For radical enzyme catalysis, an organometallic intermediate is pinpointed

Synthesizing heme and some vitamin and antibiotic compounds requires enzymes that mediate radical chemistry. But enzymes must carefully control radical compounds, lest they escape and wreak havoc within a cell. A study suggests a new role for an iron-sulfur cluster in one superfamily of 100,000 enzymes that use S-adenosylmethionine (SAM) to catalyze radical reactions. Researchers knew from earlier studies that the cluster cleaves SAM to produce 5′-deoxyadenosyl radical (5′-dAdo^•). Now, they have discovered that the cluster also binds 5′-dAdo through an Fe–C bond (Science 2016, DOI: 10.1126/science.aaf5327). A team led by Joan B. Broderick of Montana State University and Brian M. Hoffman of Northwestern University trapped a reaction intermediate of pyruvate formate-lyase activating enzyme, which uses SAM to generate a glycyl radical on the target lyase.

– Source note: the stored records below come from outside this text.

$ cat config.mk
export PLATFORM = sky130hd
export DESIGN_NAME = id_operand_stage_flat
export DESIGN_NICKNAME = d
export VERILOG_FILES = /design/src/rtl/mips_pkg.sv /design/src/rtl/id_operand_stage_if.sv /design/src/rtl/id_hazard_fwd.sv /design/src/rtl/id_operand_stage.sv /design/src/flat_wrapper.sv
export SDC_FILE = /design/constraint.sdc
export NUM_CORES = 1
export LEC_CHECK = 0
export CORE_MARGIN = 2
export CORE_UTILIZATION = 25
export CTS_BUF_LIST = sky130_fd_sc_hd__clkbuf_8
export DETAILED_ROUTE_END_ITERATION = 8
export PLACE_DENSITY = 0.57
export SLEW_MARGIN = 5
export SYNTH_ARGS = -nofsm -noshare
export SYNTH_HDL_FRONTEND = slang
export SYNTH_SLANG_ARGS = --single-unit
$ cat constraint.sdc
create_clock -name clk -period 6.15 [get_ports clk]
set_clock_uncertainty 0.15 [all_clocks]
set_input_delay 1.23 -clock clk [delete_from_list [all_inputs] [get_ports clk]]
set_output_delay 1.23 -clock clk [all_outputs]
set_load 0.05 [all_outputs]
$ cat src/rtl/mips_pkg.sv
// Shared MIPS decode constants, ID/EX payload type and immediate-extension helper.
package mips_pkg;

    localparam int unsigned XLEN       = 32;
    localparam int unsigned REG_ADDR_W = 5;
    localparam int unsigned OP_W       = 6;

    localparam logic [OP_W-1:0] OP_RTYPE = 6'h00;
    localparam logic [OP_W-1:0] OP_J     = 6'h02;
    localparam logic [OP_W-1:0] OP_JAL   = 6'h03;
    localparam logic [OP_W-1:0] OP_BEQ   = 6'h04;
    localparam logic [OP_W-1:0] OP_BNE   = 6'h05;
    localparam logic [OP_W-1:0] OP_ANDI  = 6'h0C;
    localparam logic [OP_W-1:0] OP_ORI   = 6'h0D;
    localparam logic [OP_W-1:0] OP_XORI  = 6'h0E;
    localparam logic [OP_W-1:0] OP_LUI   = 6'h0F;
    localparam logic [OP_W-1:0] OP_SB    = 6'h28;
    localparam logic [OP_W-1:0] OP_SH    = 6'h29;
    localparam logic [OP_W-1:0] OP_SW    = 6'h2B;

    localparam logic [OP_W-1:0] FN_SLL   = 6'h00;
    localparam logic [OP_W-1:0] FN_SRL   = 6'h02;
    localparam logic [OP_W-1:0] FN_SRA   = 6'h03;

    typedef enum logic [1:0] {
        FWD_RF  = 2'd0,
        FWD_MEM = 2'd1,
        FWD_WB  = 2'd2
    } fwd_sel_e;

    typedef struct packed {
        logic                  valid;
        logic [XLEN-1:0]       instr;
        logic [XLEN-1:0]       pc_plus4;
        logic [XLEN-1:0]       rs_val;
        logic [XLEN-1:0]       rt_val;
        logic [XLEN-1:0]       imm;
        logic [REG_ADDR_W-1:0] rs;
        logic [REG_ADDR_W-1:0] rt;
        logic [REG_ADDR_W-1:0] rd;
    } idex_t;

    // Logical immediates are zero-extended, everything else sign-extended.
    function automatic logic [XLEN-1:0] ext_imm(input logic [OP_W-1:0] op, input logic [15:0] imm16);
        if (op == OP_ANDI || op == OP_ORI || op == OP_XORI) begin
            return {16'h0000, imm16};
        end
        return {{16{imm16[15]}}, imm16};
    endfunction

endpackage

$ cat src/rtl/id_operand_stage_if.sv
// Bus bundle between the ID operand stage and its IF/RF/EX/MEM/WB neighbours.
interface id_operand_stage_if #(
    parameter int unsigned CNT_W = 16
) ();
    import mips_pkg::*;

    logic                  if_valid;
    logic [XLEN-1:0]       if_instr;
    logic [XLEN-1:0]       if_pc_plus4;
    logic [REG_ADDR_W-1:0] rf_addr1;
    logic [REG_ADDR_W-1:0] rf_addr2;
    logic [XLEN-1:0]       rf_data1;
    logic [XLEN-1:0]       rf_data2;
    logic                  ex_wr;
    logic                  ex_memread;
    logic [REG_ADDR_W-1:0] ex_waddr;
    logic                  mem_wr;
    logic                  mem_memread;
    logic [REG_ADDR_W-1:0] mem_waddr;
    logic [XLEN-1:0]       mem_wdata;
    logic                  wb_wr;
    logic [REG_ADDR_W-1:0] wb_waddr;
    logic [XLEN-1:0]       wb_wdata;
    logic                  flush_in;
    logic                  ex_stall_in;
    logic                  stall_out;
    logic                  idex_valid;
    logic [XLEN-1:0]       idex_instr;
    logic [XLEN-1:0]       idex_pc_plus4;
    logic [XLEN-1:0]       idex_rs_val;
    logic [XLEN-1:0]       idex_rt_val;
    logic [XLEN-1:0]       idex_imm;
    logic [REG_ADDR_W-1:0] idex_rs;
    logic [REG_ADDR_W-1:0] idex_rt;
    logic [REG_ADDR_W-1:0] idex_rd;
    logic [CNT_W-1:0]      perf_stall_cnt;

    modport master (
        input  if_valid, if_instr, if_pc_plus4, rf_data1, rf_data2,
               ex_wr, ex_memread, ex_waddr, mem_wr, mem_memread, mem_waddr, mem_wdata,
               wb_wr, wb_waddr, wb_wdata, flush_in, ex_stall_in,
        output rf_addr1, rf_addr2, stall_out, idex_valid, idex_instr, idex_pc_plus4,
               idex_rs_val, idex_rt_val, idex_imm, idex_rs, idex_rt, idex_rd, perf_stall_cnt
    );

    modport slave (
        output if_valid, if_instr, if_pc_plus4, rf_data1, rf_data2,
               ex_wr, ex_memread, ex_waddr, mem_wr, mem_memread, mem_waddr, mem_wdata,
               wb_wr, wb_waddr, wb_wdata, flush_in, ex_stall_in,
        input  rf_addr1, rf_addr2, stall_out, idex_valid, idex_instr, idex_pc_plus4,
               idex_rs_val, idex_rt_val, idex_imm, idex_rs, idex_rt, idex_rd, perf_stall_cnt
    );
endinterface

$ cat src/rtl/id_hazard_fwd.sv
// Combinational source-use decode, producer matching, hazard and forwarding selects.
// ID_WB_BYPASS_EN adds a WB-stage forwarding path for rising-edge register files.
module id_hazard_fwd
    import mips_pkg::*;
(
    input  logic [OP_W-1:0]       op_i,
    input  logic [OP_W-1:0]       funct_i,
    input  logic [REG_ADDR_W-1:0] rs_i,
    input  logic [REG_ADDR_W-1:0] rt_i,
    input  logic                  ex_wr_i,
    input  logic [REG_ADDR_W-1:0] ex_waddr_i,
    input  logic                  mem_wr_i,
    input  logic                  mem_memread_i,
    input  logic [REG_ADDR_W-1:0] mem_waddr_i,
    input  logic                  wb_wr_i,
    input  logic [REG_ADDR_W-1:0] wb_waddr_i,
    output logic                  hazard_c,
    output fwd_sel_e              sel1_c,
    output fwd_sel_e              sel2_c
);

    logic use_rs, use_rt;
    logic ex_hot1, ex_hot2, mem_hot1, mem_hot2, wb_hot1, wb_hot2;

    function automatic logic is_hot(input logic [REG_ADDR_W-1:0] src, input logic wr,
                                    input logic [REG_ADDR_W-1:0] waddr);
        return wr && (src != '0) && (src == waddr);
    endfunction

    function automatic fwd_sel_e pick(input logic mem_hot, input logic memread, input logic wb_hot);
        if (mem_hot) begin
            return memread ? FWD_RF : FWD_MEM;
        end
        return wb_hot ? FWD_WB : FWD_RF;
    endfunction

    always_comb begin
        use_rs = 1'b1;
        use_rt = 1'b0;
        case (op_i)
            OP_RTYPE: begin
                use_rt = 1'b1;
                if (funct_i == FN_SLL || funct_i == FN_SRL || funct_i == FN_SRA) begin
                    use_rs = 1'b0;
                end
            end
            OP_J, OP_JAL, OP_LUI:                 use_rs = 1'b0;
            OP_BEQ, OP_BNE, OP_SB, OP_SH, OP_SW:  use_rt = 1'b1;
            default: ;
        endcase
    end

    assign ex_hot1  = use_rs && is_hot(rs_i, ex_wr_i, ex_waddr_i);
    assign ex_hot2  = use_rt && is_hot(rt_i, ex_wr_i, ex_waddr_i);
    assign mem_hot1 = use_rs && is_hot(rs_i, mem_wr_i, mem_waddr_i);
    assign mem_hot2 = use_rt && is_hot(rt_i, mem_wr_i, mem_waddr_i);

`ifdef ID_WB_BYPASS_EN
    assign wb_hot1 = use_rs && is_hot(rs_i, wb_wr_i, wb_waddr_i);
    assign wb_hot2 = use_rt && is_hot(rt_i, wb_wr_i, wb_waddr_i);
`else
    logic unused_wb;
    assign unused_wb = ^{wb_wr_i, wb_waddr_i};
    assign wb_hot1   = 1'b0;
    assign wb_hot2   = 1'b0;
`endif

    assign hazard_c = ex_hot1 || ex_hot2 || (mem_memread_i && (mem_hot1 || mem_hot2));
    assign sel1_c   = pick(mem_hot1, mem_memread_i, wb_hot1);
    assign sel2_c   = pick(mem_hot2, mem_memread_i, wb_hot2);

endmodule

$ cat src/rtl/id_operand_stage.sv
// MIPS decode/operand-fetch stage: RF addressing, forwarding, hazard stall and ID/EX register.
// ID_WB_BYPASS_EN enables forwarding of WB results (see id_hazard_fwd).
module id_operand_stage
    import mips_pkg::*;
#(
    parameter int unsigned CNT_W = 16
) (
    input  logic               clk,
    input  logic               reset,
    id_operand_stage_if.master bus
);

    logic [REG_ADDR_W-1:0] rs, rt, rd;
    logic                  hazard;
    fwd_sel_e              sel1, sel2;
    logic [XLEN-1:0]       op1, op2;
    logic                  hazard_stall;
    idex_t                 idex_d, idex_q;
    logic [CNT_W-1:0]      cnt_d, cnt_q;

    assign rs = bus.if_instr[25:21];
    assign rt = bus.if_instr[20:16];
    assign rd = bus.if_instr[15:11];

    assign bus.rf_addr1 = rs;
    assign bus.rf_addr2 = rt;

    id_hazard_fwd u_hazard_fwd (
        .op_i          (bus.if_instr[31:26]),
        .funct_i       (bus.if_instr[5:0]),
        .rs_i          (rs),
        .rt_i          (rt),
        .ex_wr_i       (bus.ex_wr),
        .ex_waddr_i    (bus.ex_waddr),
        .mem_wr_i      (bus.mem_wr),
        .mem_memread_i (bus.mem_memread),
        .mem_waddr_i   (bus.mem_waddr),
        .wb_wr_i       (bus.wb_wr),
        .wb_waddr_i    (bus.wb_waddr),
        .hazard_c      (hazard),
        .sel1_c        (sel1),
        .sel2_c        (sel2)
    );

    // Any EX producer stalls regardless of type, so ex_memread carries no extra information.
    logic unused_ex;
    assign unused_ex = bus.ex_memread;

`ifdef ID_WB_BYPASS_EN
    function automatic logic [XLEN-1:0] fwd_mux(input fwd_sel_e sel, input logic [XLEN-1:0] rf_val,
                                                input logic [XLEN-1:0] mem_val, input logic [XLEN-1:0] wb_val);
        case (sel)
            FWD_MEM: return mem_val;
            FWD_WB:  return wb_val;
            default: return rf_val;
        endcase
    endfunction
    assign op1 = fwd_mux(sel1, bus.rf_data1, bus.mem_wdata, bus.wb_wdata);
    assign op2 = fwd_mux(sel2, bus.rf_data2, bus.mem_wdata, bus.wb_wdata);
`else
    logic unused_wb_data;
    assign unused_wb_data = ^bus.wb_wdata;
    assign op1 = (sel1 == FWD_MEM) ? bus.mem_wdata : bus.rf_data1;
    assign op2 = (sel2 == FWD_MEM) ? bus.mem_wdata : bus.rf_data2;
`endif

    assign hazard_stall  = bus.if_valid && hazard && !bus.flush_in;
    assign bus.stall_out = bus.ex_stall_in || hazard_stall;

    // ID/EX next state: flush, then downstream hold, then bubble or load.
    always_comb begin
        idex_d = idex_q;
        cnt_d  = cnt_q;
        if (bus.flush_in) begin
            idex_d = '0;
        end else if (!bus.ex_stall_in) begin
            if (bus.if_valid && !hazard) begin
                idex_d.valid    = 1'b1;
                idex_d.instr    = bus.if_instr;
                idex_d.pc_plus4 = bus.if_pc_plus4;
                idex_d.rs_val   = op1;
                idex_d.rt_val   = op2;
                idex_d.imm      = ext_imm(bus.if_instr[31:26], bus.if_instr[15:0]);
                idex_d.rs       = rs;
                idex_d.rt       = rt;
                idex_d.rd       = rd;
            end else begin
                idex_d = '0;
            end
            if (hazard_stall && (cnt_q != '1)) begin
                cnt_d = cnt_q + CNT_W'(1);
            end
        end
    end

    always_ff @(posedge clk or negedge reset) begin
        if (!reset) begin
            idex_q <= '0;
            cnt_q  <= '0;
        end else begin
            idex_q <= idex_d;
            cnt_q  <= cnt_d;
        end
    end

    assign bus.idex_valid     = idex_q.valid;
    assign bus.idex_instr     = idex_q.instr;
    assign bus.idex_pc_plus4  = idex_q.pc_plus4;
    assign bus.idex_rs_val    = idex_q.rs_val;
    assign bus.idex_rt_val    = idex_q.rt_val;
    assign bus.idex_imm       = idex_q.imm;
    assign bus.idex_rs        = idex_q.rs;
    assign bus.idex_rt        = idex_q.rt;
    assign bus.idex_rd        = idex_q.rd;
    assign bus.perf_stall_cnt = cnt_q;

endmodule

They used electron nuclear double resonance spectroscopy to study the intermediate and found that it is an organometallic species, with a covalent link between the 5′-C of 5′-dAdo and an iron atom of the cluster. Although it is unclear whether other radical SAM enzymes follow the same mechanism, this scheme echoes that of enzymes that use vitamin B-12 (adenosylcobalamin) to conduct radical chemistry.